■ **What to produce**
Wherever a line in the records contains the word "small", return that line.

Stored items:

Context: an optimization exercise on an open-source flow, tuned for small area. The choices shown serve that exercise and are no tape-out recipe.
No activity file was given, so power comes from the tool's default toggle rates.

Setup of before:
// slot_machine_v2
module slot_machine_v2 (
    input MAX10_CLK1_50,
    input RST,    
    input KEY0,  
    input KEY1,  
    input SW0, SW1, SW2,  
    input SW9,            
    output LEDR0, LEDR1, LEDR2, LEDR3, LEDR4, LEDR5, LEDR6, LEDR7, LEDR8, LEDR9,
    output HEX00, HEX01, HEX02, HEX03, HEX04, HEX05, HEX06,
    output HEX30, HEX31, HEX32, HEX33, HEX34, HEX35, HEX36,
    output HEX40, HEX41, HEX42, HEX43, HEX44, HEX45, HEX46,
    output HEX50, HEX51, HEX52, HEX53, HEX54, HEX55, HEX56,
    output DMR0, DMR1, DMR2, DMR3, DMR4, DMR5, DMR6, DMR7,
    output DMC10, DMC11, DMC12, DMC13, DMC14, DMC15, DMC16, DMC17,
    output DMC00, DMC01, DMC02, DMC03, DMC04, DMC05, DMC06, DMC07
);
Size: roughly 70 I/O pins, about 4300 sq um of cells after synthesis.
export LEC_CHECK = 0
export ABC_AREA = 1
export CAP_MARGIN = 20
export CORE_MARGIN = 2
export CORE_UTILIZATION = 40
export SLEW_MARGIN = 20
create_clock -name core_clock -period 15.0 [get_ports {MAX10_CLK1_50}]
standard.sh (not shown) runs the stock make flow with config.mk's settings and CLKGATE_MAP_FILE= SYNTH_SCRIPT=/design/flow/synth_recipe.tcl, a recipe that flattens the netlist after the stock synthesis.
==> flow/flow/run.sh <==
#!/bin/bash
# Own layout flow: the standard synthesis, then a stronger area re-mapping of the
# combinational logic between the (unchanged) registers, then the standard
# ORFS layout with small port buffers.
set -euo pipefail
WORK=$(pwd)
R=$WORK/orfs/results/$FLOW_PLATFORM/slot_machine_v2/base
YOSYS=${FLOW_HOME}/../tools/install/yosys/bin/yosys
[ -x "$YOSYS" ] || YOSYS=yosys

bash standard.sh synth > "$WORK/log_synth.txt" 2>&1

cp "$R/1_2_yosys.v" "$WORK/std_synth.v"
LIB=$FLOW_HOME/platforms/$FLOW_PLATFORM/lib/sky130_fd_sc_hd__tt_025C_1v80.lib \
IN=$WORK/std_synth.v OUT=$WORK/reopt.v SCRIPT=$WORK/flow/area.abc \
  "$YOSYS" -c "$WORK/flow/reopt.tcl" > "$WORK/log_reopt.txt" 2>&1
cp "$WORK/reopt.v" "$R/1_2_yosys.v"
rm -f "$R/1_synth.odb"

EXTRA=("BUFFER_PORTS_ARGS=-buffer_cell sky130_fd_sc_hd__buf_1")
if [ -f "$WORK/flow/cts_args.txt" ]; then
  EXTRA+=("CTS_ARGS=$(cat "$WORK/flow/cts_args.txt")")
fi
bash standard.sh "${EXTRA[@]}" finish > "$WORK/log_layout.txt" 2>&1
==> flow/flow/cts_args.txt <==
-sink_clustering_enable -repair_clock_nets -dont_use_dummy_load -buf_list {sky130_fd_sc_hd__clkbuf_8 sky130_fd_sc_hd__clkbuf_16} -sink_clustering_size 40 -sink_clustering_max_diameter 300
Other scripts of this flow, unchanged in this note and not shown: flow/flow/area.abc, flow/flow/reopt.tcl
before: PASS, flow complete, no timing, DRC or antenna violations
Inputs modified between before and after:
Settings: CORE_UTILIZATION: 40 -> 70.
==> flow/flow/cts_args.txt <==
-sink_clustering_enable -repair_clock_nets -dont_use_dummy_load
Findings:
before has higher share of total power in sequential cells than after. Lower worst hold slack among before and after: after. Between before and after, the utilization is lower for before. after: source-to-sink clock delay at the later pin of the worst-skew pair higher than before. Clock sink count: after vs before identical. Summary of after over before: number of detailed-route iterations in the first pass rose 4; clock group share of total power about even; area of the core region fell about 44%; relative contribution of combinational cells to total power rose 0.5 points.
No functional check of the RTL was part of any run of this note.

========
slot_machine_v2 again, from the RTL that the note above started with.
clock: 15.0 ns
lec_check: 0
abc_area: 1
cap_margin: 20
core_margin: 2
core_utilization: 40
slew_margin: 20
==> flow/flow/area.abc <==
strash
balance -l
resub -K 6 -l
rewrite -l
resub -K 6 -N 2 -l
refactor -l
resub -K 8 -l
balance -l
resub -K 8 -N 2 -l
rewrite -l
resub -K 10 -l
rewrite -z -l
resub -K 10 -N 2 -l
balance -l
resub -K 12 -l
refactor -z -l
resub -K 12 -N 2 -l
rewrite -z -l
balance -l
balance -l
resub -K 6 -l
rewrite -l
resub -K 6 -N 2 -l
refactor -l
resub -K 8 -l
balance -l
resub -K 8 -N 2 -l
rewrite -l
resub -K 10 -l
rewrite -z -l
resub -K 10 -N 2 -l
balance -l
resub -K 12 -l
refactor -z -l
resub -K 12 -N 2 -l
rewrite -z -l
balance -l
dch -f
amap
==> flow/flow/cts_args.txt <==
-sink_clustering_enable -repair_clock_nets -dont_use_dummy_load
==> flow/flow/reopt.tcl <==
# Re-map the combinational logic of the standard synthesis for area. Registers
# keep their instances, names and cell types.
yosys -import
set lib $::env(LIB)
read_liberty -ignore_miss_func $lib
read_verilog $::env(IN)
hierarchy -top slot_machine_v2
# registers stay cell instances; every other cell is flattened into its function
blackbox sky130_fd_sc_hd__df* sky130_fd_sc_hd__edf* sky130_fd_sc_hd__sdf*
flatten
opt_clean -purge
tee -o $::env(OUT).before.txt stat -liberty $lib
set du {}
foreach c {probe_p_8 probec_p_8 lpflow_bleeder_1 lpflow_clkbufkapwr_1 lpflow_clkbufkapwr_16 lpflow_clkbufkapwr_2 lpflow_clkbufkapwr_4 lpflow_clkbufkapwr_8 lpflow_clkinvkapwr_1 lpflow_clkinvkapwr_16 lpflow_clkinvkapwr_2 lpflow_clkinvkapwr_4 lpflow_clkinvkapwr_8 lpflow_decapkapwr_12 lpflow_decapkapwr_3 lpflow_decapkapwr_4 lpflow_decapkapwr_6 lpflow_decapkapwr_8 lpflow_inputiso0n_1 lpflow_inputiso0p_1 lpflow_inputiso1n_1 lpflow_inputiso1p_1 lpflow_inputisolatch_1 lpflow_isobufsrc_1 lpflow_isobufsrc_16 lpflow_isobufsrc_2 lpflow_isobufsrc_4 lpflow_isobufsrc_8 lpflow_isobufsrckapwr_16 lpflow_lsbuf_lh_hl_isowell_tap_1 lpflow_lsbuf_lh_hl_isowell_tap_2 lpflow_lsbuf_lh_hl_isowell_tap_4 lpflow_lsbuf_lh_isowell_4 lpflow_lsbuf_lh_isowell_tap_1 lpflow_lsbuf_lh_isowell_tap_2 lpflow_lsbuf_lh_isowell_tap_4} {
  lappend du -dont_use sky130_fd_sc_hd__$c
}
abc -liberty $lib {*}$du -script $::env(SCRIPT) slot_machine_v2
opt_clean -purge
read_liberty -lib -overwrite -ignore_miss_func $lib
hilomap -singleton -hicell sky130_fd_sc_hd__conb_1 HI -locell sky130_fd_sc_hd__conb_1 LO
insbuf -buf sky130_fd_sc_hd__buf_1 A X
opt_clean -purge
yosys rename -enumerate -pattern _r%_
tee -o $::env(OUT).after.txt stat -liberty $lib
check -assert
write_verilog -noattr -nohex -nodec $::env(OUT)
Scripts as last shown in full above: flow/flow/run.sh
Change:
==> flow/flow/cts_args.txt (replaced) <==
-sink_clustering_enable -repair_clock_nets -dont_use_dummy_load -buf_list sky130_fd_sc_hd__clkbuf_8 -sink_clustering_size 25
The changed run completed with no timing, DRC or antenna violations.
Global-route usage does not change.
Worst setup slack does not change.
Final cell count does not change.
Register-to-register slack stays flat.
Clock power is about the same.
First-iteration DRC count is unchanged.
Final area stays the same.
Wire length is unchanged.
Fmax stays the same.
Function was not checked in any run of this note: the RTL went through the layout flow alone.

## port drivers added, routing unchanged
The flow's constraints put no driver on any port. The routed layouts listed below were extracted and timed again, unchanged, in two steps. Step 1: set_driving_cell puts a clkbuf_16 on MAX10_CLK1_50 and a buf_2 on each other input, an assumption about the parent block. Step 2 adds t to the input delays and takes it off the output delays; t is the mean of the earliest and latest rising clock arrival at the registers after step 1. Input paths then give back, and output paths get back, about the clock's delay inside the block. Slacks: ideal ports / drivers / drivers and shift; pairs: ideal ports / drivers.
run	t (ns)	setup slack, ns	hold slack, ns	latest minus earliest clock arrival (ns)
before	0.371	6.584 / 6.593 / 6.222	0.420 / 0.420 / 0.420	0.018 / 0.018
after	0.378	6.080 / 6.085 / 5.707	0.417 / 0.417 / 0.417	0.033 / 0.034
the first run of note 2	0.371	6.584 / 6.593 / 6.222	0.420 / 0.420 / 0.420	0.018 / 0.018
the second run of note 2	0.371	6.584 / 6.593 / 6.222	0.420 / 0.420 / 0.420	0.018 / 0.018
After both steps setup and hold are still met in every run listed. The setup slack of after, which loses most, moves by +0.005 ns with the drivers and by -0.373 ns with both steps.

■ **Result**
Context: an optimization exercise on an open-source flow, tuned for small area. The choices shown serve that exercise and are no tape-out recipe.
# ORFS layout with small port buffers.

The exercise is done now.